[Dataset entries]
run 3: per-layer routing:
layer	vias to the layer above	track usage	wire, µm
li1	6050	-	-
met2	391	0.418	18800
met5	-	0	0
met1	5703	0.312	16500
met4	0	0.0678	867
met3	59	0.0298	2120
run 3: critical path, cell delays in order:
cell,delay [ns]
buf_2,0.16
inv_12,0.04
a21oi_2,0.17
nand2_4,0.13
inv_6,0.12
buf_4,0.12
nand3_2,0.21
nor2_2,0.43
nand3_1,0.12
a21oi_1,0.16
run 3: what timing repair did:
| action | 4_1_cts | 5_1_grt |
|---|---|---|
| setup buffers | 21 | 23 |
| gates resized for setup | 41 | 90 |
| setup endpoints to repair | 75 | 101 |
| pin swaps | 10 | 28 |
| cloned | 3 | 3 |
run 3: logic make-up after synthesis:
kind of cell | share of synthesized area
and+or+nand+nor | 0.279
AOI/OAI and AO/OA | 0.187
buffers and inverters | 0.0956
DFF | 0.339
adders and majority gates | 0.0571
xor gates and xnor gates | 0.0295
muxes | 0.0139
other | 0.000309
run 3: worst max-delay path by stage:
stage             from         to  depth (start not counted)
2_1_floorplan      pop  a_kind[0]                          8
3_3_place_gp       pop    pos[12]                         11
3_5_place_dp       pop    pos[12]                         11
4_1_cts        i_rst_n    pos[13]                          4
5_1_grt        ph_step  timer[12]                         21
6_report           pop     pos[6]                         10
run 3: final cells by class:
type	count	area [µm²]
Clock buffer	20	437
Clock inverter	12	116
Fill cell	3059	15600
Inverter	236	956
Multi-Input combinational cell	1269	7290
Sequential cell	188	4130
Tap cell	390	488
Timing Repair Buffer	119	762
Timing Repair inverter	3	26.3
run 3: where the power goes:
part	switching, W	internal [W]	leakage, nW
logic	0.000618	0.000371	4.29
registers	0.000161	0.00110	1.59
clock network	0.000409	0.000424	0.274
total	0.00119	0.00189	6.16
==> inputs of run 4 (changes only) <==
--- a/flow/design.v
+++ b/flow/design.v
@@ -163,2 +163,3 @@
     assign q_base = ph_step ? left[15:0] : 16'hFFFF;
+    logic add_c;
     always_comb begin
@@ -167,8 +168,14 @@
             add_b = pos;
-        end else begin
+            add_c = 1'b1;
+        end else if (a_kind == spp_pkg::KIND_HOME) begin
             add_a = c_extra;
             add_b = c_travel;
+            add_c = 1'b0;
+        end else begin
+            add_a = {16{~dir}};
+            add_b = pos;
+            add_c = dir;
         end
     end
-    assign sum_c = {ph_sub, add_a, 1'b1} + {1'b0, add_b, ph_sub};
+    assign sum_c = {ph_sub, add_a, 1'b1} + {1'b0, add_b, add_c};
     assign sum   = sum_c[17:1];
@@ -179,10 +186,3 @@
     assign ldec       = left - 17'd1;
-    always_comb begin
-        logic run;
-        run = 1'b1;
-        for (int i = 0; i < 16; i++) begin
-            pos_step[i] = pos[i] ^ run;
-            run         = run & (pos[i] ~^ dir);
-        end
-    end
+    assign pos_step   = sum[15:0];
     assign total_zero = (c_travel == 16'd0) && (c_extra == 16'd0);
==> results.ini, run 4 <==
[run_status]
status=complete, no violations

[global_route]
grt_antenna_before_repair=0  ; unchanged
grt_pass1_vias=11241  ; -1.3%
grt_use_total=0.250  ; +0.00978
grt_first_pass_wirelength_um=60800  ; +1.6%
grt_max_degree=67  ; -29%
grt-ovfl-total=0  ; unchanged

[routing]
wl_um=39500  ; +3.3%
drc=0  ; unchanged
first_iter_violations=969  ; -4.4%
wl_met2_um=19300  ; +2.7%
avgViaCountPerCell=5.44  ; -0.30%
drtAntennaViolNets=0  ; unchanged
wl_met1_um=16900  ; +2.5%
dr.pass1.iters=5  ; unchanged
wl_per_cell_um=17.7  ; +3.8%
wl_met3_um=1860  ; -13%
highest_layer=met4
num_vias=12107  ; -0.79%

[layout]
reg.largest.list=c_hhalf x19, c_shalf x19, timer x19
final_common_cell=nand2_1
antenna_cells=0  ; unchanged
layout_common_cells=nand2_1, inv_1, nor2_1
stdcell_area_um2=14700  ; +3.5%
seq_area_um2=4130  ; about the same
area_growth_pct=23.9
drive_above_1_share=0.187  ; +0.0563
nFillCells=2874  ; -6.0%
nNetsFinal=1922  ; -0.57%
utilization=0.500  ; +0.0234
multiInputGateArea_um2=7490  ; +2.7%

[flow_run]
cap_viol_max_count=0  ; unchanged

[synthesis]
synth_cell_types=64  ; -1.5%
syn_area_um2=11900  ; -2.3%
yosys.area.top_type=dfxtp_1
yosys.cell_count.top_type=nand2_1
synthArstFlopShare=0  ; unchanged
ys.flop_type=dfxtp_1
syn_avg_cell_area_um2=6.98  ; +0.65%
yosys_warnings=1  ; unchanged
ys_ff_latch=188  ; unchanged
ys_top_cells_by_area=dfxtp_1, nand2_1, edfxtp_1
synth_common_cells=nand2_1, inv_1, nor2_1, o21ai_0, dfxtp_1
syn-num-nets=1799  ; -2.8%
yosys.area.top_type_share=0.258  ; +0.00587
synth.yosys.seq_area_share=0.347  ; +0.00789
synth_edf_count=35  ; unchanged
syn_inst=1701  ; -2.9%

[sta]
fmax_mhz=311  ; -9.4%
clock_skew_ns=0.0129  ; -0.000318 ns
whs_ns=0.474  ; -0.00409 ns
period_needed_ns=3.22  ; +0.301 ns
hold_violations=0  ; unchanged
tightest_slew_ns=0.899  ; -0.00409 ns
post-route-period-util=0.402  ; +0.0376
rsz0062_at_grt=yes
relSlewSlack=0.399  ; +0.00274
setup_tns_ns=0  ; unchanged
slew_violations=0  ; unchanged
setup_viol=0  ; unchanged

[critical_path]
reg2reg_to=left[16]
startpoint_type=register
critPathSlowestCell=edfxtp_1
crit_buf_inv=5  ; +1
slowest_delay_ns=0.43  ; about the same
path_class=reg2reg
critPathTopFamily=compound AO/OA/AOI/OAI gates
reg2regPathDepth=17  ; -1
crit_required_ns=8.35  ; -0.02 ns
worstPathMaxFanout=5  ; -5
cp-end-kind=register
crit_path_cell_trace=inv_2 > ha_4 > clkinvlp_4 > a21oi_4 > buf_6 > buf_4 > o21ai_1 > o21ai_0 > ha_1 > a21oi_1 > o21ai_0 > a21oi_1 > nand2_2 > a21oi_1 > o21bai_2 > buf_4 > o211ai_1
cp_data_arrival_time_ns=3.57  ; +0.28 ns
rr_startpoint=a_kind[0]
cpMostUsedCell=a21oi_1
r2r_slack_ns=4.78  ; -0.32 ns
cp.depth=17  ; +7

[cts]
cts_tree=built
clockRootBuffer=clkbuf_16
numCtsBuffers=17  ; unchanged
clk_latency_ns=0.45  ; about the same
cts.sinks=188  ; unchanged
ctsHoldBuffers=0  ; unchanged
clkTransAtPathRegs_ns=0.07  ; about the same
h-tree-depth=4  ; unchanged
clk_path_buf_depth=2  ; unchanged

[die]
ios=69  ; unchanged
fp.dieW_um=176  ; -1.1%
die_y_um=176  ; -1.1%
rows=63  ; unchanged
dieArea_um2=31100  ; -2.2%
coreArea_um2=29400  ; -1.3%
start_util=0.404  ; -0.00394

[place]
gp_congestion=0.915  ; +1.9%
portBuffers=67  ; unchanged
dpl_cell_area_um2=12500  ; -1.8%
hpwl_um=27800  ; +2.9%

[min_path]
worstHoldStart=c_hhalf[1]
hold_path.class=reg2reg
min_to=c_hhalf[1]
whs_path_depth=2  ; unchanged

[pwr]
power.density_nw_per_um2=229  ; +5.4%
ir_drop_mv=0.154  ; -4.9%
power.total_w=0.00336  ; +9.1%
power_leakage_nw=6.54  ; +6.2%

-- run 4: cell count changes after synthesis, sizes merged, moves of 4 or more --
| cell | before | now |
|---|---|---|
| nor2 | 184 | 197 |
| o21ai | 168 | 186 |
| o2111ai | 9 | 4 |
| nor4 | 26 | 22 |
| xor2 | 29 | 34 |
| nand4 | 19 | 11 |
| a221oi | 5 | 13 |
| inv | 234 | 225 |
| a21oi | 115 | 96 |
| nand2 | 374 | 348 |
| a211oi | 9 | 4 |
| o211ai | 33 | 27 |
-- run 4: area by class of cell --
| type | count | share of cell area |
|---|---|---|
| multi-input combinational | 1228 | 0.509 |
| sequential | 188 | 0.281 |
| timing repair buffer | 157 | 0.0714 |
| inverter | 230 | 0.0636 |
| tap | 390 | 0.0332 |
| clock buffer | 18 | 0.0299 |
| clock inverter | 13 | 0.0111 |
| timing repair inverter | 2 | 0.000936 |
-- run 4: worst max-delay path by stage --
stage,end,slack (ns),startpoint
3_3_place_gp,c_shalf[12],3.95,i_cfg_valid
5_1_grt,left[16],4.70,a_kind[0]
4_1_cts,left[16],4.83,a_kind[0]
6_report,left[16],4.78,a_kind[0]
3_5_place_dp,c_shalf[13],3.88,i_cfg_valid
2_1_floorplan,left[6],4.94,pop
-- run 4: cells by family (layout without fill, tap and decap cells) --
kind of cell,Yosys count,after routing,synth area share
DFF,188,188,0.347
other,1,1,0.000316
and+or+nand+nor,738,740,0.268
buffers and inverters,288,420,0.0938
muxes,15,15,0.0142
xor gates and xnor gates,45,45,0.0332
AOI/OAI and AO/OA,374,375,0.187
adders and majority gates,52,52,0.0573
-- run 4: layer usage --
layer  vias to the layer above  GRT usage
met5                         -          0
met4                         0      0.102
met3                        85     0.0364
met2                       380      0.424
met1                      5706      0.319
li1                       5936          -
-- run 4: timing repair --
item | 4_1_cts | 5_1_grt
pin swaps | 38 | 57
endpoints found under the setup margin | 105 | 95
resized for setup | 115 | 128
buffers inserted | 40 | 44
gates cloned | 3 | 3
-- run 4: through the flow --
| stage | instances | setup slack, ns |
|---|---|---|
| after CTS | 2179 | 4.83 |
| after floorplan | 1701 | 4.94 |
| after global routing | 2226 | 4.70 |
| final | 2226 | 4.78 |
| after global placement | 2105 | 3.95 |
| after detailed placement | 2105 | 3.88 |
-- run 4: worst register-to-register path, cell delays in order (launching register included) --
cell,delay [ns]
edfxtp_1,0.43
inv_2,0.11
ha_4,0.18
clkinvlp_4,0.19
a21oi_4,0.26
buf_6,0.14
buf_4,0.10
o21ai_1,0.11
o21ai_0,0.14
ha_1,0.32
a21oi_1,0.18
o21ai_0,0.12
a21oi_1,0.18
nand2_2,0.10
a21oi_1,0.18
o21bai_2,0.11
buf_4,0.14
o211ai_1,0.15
--
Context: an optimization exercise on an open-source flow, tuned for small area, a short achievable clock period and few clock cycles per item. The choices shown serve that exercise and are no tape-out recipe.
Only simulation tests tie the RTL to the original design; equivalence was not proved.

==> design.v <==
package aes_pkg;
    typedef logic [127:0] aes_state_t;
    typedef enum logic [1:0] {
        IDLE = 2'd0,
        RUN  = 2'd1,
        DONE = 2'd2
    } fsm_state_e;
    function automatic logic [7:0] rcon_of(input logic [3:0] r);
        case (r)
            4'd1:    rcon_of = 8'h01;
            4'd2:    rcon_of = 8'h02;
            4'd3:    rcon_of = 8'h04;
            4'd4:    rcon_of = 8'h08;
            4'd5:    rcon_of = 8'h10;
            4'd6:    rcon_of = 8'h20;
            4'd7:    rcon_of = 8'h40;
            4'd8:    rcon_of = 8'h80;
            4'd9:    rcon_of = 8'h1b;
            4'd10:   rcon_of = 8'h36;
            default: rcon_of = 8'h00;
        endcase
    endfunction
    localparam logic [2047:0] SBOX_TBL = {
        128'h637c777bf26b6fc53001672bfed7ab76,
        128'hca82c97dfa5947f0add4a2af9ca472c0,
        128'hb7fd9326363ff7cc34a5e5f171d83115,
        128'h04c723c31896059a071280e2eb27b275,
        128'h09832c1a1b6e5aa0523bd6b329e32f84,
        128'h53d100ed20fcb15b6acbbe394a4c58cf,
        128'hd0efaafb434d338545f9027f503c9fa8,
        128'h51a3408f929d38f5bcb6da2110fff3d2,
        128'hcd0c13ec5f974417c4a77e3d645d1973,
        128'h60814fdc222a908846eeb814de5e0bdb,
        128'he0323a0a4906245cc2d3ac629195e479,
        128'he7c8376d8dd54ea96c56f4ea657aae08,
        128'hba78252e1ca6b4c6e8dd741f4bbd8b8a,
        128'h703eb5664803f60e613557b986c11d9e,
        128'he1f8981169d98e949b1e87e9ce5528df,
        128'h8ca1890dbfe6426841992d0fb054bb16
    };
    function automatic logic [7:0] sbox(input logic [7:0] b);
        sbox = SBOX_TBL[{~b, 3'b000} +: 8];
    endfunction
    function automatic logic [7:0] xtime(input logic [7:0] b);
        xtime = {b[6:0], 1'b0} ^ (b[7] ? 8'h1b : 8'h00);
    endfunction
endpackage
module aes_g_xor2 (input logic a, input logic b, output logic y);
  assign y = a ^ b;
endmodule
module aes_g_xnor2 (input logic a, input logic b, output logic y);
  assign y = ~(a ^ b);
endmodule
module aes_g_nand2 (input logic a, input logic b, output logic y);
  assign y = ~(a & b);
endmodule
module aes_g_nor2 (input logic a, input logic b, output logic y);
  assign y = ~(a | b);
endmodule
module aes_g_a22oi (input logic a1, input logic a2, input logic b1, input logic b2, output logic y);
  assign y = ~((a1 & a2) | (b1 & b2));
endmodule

*Activity:* Using the entries above, return exactly the lines from the line with "run 3: per-layer" to the line with "AOI/OAI and AO/OA | 0.187", counting both of those lines.

*Response for this exercise:*
run 3: per-layer routing:
layer	vias to the layer above	track usage	wire, µm
li1	6050	-	-
met2	391	0.418	18800
met5	-	0	0
met1	5703	0.312	16500
met4	0	0.0678	867
met3	59	0.0298	2120
run 3: critical path, cell delays in order:
cell,delay [ns]
buf_2,0.16
inv_12,0.04
a21oi_2,0.17
nand2_4,0.13
inv_6,0.12
buf_4,0.12
nand3_2,0.21
nor2_2,0.43
nand3_1,0.12
a21oi_1,0.16
run 3: what timing repair did:
| action | 4_1_cts | 5_1_grt |
|---|---|---|
| setup buffers | 21 | 23 |
| gates resized for setup | 41 | 90 |
| setup endpoints to repair | 75 | 101 |
| pin swaps | 10 | 28 |
| cloned | 3 | 3 |
run 3: logic make-up after synthesis:
kind of cell | share of synthesized area
and+or+nand+nor | 0.279
AOI/OAI and AO/OA | 0.187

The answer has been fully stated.